Unica eccezione alla rigida concisione dei brani è il tour di force di 6’36’’ della dissoluta “Why Can’t I Touch It?” (scritta dall’intera band): un serrato corpo a corpo tra i riff di Diggle e Shelley in una jam session punk atmosferica che fa un po’ il verso ai duelli chitarristici tra Tom Verlaine e Richard Lloyd nei Television.
Oh, shit! L’epilogo
Si conclude l’ascolto ancora ebbri di chitarre e ritornelli, con l’unico rammarico dell’esclusione di “Boredom”, l’epico inno firmato Shelley-Devoto su “Spiral Scratch”. Poco dopo la pubblicazione di questa raccolta, nel 1981, la band si scioglierà per poi tornare in attività più avanti, spinta dal crescente culto delle nuove generazioni attorno al suo nome, ma con una line-up rimaneggiata e risultati non sempre all’altezza, finché la morte di Shelley (il 6 dicembre 2018 a Tallinn, in Estonia, all'età di 63 anni) porrà fine nel modo più triste alla loro epopea, sebbene Diggle non sembri ancora intenzionato a mollare.
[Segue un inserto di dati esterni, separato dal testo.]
$ cat config.mk
export PLATFORM = sky130hd
export DESIGN_NAME = mlane_spi_master
export DESIGN_NICKNAME = d
export VERILOG_FILES = /design/src/rtl/mlane_spi_master.sv
export SDC_FILE = /design/constraint.sdc
export NUM_CORES = 1
export LEC_CHECK = 0
export BUFFER_PORTS_ARGS = -buffer_cell sky130_fd_sc_hd__buf_2
export CAP_MARGIN = 20
export CORE_MARGIN = 10
export CORE_UTILIZATION = 36
export CTS_CLUSTER_DIAMETER = 80
export DETAILED_ROUTE_END_ITERATION = 6
export MAX_ROUTING_LAYER = met4
export SYNTH_ARGS = -nofsm -noshare
export SYNTH_HDL_FRONTEND = slang
export SYNTH_SLANG_ARGS = --single-unit
$ cat constraint.sdc
create_clock -name clk -period 1.8 [get_ports clk]
set_clock_uncertainty 0.05 [all_clocks]
set_input_delay 0.18 -clock clk [delete_from_list [all_inputs] [get_ports clk]]
set_output_delay 0.18 -clock clk [all_outputs]
set_load 0.005 [all_outputs]
$ cat src/rtl/mlane_spi_master.sv
module mlane_spi_master #(
  parameter int LANES = 6,
  parameter int WIDTH = 16,
  parameter int DIV   = 20
) (
  input  logic                   clk,
  input  logic                   rst_n,
  input  logic                   start,
  input  logic [LANES*WIDTH-1:0] tx_words,
  input  logic [LANES-1:0]       miso,
  output logic                   sclk,
  output logic                   cs_n,
  output logic [LANES-1:0]       mosi,
  output logic                   busy,
  output logic                   done,
  output logic [LANES*WIDTH-1:0] rx_words
);
  localparam int PER   = (DIV < 4) ? 4 : DIV + (DIV % 2);
  localparam int HALF  = PER / 2;
  localparam int NSLOT = 2 * WIDTH + 3;
  localparam int CW    = $clog2(PER);
  localparam int SW    = $clog2(NSLOT);

  logic [CW-1:0]          cnt;
  logic [SW-1:0]          slot;
  logic [LANES*WIDTH-1:0] tx_sh;
  logic [LANES*WIDTH-1:0] rx_sh;
  logic [LANES-1:0]       mosi_q;

  wire last_cnt  = cnt == CW'(PER - 1);
  wire wr_slot   = slot >= SW'(1) && slot <= SW'(WIDTH);
  wire fill_slot = slot == SW'(WIDTH + 1);
  wire rd_slot   = slot >= SW'(WIDTH + 2) && slot <= SW'(2 * WIDTH + 1);

  assign sclk = busy && (wr_slot || fill_slot || rd_slot) && cnt >= CW'(HALF);
  assign cs_n = !busy;
  assign mosi = mosi_q;

  always_ff @(posedge clk) begin
    if (!rst_n) begin
      busy     <= 1'b0;
      done     <= 1'b0;
      cnt      <= '0;
      slot     <= '0;
      tx_sh    <= '0;
      rx_sh    <= '0;
      mosi_q   <= '0;
      rx_words <= '0;
    end else begin
      done <= 1'b0;
      if (!busy) begin
        if (start) begin
          busy  <= 1'b1;
          cnt   <= '0;
          slot  <= '0;
          tx_sh <= tx_words;
        end
      end else begin
        cnt <= last_cnt ? '0 : cnt + CW'(1);
        if (last_cnt) begin
          if (slot == SW'(NSLOT - 1)) begin
            busy     <= 1'b0;
            done     <= 1'b1;
            rx_words <= rx_sh;
          end else begin
            slot <= slot + SW'(1);
          end
        end
        if (cnt == '0 && wr_slot) begin
          for (int l = 0; l < LANES; l++) begin
            mosi_q[l]                 <= tx_sh[l*WIDTH + WIDTH-1];
            tx_sh[l*WIDTH +: WIDTH]   <= tx_sh[l*WIDTH +: WIDTH] << 1;
          end
        end
        if (cnt == '0 && fill_slot) mosi_q <= '0;
        if (cnt == CW'(PER - 2) && rd_slot) begin
          for (int l = 0; l < LANES; l++)
            rx_sh[l*WIDTH +: WIDTH] <= {rx_sh[l*WIDTH +: WIDTH-1], miso[l]};
        end
      end
    end
  end

  p_idle_quiet_r1: assert property (@(posedge clk) disable iff (!rst_n)
    cs_n |-> (!sclk && mosi == '0));
  p_launch_r2: assert property (@(posedge clk) disable iff (!rst_n)
    $rose(busy) |-> $past(start));
  p_high_min_r4: assert property (@(posedge clk) disable iff (!rst_n)
    $rose(sclk) |=> sclk);
  p_mosi_hold_r5: assert property (@(posedge clk) disable iff (!rst_n)
    $fell(sclk) |-> $stable(mosi));
  p_done_end_r9: assert property (@(posedge clk) disable iff (!rst_n)
    done |-> (!busy && $past(busy)));
  p_done_pulse_r9: assert property (@(posedge clk) disable iff (!rst_n)
    done |=> !done);
endmodule
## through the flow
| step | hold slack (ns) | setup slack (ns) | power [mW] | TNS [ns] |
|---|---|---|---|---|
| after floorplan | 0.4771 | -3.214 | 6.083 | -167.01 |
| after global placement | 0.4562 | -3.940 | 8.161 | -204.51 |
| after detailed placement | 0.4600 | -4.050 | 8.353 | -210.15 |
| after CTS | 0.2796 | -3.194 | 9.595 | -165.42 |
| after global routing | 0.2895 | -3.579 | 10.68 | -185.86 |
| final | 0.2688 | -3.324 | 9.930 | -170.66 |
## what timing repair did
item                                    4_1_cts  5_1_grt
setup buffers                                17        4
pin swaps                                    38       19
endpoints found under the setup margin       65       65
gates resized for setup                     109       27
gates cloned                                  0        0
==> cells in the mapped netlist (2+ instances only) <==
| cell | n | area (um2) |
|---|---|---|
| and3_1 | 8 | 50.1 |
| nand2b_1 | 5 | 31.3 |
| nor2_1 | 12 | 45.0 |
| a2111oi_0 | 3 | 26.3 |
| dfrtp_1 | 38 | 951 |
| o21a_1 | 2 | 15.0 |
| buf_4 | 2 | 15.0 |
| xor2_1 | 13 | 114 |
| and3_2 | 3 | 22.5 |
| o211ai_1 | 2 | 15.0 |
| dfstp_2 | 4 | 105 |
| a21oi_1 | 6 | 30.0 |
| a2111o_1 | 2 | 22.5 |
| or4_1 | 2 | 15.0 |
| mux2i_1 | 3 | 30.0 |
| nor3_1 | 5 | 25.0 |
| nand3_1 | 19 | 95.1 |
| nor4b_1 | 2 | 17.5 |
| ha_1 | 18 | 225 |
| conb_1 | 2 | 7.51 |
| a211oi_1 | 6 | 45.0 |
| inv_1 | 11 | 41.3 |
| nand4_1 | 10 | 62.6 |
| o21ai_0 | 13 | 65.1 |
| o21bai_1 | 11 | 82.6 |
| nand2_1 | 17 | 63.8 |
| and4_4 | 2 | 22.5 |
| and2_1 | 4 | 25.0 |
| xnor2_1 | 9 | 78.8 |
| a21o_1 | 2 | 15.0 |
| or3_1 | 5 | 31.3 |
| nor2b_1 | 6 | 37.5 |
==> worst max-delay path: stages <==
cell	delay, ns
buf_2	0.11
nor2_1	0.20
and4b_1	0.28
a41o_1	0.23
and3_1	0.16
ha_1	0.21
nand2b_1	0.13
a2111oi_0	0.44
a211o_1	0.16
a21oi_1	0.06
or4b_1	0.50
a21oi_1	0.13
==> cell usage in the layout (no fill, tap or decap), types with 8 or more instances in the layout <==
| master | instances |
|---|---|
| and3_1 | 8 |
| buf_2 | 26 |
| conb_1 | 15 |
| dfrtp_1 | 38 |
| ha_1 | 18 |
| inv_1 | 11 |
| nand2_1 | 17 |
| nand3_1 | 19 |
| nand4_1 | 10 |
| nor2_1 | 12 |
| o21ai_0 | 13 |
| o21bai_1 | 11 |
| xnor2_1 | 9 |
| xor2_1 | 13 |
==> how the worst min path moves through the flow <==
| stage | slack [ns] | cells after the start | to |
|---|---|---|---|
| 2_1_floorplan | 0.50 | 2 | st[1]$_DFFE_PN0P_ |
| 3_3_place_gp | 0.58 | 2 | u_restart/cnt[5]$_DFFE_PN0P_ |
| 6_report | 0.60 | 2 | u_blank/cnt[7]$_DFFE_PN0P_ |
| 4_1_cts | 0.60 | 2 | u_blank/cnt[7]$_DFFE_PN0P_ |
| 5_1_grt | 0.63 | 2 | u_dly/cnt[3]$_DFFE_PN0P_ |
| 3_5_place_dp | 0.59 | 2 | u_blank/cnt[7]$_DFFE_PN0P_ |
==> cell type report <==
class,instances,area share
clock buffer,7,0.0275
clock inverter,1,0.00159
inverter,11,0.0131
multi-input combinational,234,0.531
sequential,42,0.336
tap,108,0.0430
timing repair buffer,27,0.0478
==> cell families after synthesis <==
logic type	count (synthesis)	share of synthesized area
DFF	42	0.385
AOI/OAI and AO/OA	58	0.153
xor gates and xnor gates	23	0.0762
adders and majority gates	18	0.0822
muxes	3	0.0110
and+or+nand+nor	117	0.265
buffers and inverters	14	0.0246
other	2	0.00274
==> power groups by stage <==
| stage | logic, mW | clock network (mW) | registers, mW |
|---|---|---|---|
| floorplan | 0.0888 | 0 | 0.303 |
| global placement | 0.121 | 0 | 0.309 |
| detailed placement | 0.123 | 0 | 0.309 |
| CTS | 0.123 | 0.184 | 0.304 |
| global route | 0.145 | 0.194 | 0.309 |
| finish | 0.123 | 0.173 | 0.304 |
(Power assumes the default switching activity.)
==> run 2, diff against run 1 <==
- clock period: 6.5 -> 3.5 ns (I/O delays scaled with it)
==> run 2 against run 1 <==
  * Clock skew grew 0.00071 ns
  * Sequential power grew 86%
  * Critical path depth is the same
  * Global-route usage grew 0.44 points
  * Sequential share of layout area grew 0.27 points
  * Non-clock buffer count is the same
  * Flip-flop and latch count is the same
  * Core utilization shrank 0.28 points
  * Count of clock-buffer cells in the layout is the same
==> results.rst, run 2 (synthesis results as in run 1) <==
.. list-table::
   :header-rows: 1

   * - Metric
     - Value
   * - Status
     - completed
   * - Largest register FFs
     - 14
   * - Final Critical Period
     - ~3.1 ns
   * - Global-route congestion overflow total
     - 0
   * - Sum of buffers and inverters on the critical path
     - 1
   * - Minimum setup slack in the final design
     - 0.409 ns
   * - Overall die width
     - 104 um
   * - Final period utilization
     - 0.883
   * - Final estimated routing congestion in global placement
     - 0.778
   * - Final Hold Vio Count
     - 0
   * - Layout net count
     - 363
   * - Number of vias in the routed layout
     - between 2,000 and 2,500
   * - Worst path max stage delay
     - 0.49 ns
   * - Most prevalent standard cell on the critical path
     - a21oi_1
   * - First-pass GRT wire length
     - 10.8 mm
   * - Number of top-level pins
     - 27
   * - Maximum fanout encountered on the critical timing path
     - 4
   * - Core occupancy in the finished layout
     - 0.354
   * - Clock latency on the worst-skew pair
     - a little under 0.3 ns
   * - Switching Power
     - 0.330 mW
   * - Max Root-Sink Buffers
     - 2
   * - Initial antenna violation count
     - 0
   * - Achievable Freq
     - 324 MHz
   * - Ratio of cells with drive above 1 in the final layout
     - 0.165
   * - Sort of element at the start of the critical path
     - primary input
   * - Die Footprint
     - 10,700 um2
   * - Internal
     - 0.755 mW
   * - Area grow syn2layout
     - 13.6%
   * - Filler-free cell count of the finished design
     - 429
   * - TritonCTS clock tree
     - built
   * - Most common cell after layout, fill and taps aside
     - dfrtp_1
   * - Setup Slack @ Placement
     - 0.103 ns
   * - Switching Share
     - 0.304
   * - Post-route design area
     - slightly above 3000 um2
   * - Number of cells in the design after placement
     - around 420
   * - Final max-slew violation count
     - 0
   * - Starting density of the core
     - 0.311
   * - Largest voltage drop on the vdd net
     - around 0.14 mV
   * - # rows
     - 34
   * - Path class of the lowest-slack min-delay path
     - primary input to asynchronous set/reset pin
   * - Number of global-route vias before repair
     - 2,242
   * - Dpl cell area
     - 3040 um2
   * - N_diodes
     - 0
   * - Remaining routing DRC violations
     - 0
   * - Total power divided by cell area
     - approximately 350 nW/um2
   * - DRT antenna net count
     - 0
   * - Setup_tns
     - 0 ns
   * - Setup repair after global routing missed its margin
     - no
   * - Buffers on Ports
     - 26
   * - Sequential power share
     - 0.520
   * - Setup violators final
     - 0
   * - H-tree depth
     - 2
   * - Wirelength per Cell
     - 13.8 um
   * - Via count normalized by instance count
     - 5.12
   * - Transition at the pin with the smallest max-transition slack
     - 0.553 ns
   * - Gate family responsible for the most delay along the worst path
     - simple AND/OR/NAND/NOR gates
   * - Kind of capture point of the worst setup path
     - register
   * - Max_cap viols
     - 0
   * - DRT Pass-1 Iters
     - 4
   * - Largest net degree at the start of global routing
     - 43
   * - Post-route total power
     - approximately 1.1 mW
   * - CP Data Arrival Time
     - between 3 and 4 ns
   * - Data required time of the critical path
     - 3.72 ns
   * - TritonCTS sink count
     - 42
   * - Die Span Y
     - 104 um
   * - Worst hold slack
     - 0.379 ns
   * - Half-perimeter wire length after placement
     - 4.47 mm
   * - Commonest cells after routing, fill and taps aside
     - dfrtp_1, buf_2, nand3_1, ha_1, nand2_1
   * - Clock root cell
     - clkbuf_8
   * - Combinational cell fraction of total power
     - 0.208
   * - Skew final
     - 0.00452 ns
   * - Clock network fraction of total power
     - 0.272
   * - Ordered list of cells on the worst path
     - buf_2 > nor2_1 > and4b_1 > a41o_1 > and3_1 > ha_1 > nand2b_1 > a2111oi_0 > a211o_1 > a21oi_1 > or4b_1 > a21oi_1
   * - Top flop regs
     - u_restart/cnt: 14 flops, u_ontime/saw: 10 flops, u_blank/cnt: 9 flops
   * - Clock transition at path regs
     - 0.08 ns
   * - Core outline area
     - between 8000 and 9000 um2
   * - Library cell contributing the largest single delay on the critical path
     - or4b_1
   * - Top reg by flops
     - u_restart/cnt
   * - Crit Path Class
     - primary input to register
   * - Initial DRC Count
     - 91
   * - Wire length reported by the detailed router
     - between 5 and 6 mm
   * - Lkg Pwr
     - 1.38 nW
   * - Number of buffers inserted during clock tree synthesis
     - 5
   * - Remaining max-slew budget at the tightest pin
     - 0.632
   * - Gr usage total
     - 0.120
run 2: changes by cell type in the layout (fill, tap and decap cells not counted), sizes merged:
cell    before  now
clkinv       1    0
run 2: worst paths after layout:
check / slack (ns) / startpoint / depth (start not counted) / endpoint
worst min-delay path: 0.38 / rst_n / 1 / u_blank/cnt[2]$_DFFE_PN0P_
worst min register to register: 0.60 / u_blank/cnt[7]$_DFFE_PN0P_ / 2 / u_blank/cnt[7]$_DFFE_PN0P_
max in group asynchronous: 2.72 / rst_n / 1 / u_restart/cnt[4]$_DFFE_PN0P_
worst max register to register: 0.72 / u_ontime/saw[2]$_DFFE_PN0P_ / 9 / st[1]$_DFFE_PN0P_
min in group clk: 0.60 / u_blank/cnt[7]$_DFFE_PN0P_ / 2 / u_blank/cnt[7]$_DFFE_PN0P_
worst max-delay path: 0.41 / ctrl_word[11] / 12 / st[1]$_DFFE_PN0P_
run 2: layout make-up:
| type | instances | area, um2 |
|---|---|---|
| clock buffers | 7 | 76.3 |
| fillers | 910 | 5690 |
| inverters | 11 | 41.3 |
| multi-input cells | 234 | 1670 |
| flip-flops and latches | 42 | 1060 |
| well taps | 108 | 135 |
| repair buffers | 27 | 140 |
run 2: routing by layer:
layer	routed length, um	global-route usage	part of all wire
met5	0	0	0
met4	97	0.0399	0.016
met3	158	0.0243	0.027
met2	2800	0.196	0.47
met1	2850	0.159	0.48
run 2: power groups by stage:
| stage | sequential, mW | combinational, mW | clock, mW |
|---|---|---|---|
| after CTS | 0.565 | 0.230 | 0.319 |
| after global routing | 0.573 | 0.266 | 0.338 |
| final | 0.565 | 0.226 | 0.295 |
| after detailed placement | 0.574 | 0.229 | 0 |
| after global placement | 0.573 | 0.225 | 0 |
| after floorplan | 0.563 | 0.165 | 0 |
“Singles Going Steady”, riedito in versione cd nel 2001 con 8 extra tracks, resterà il documento più prezioso della loro stagione d’oro. Uno scrigno di perfette punk-song che merita appieno un posto in un ideale podio al fianco di capolavori come “Never Mind The Bollocks” dei Sex Pistols e “London Calling” dei Clash.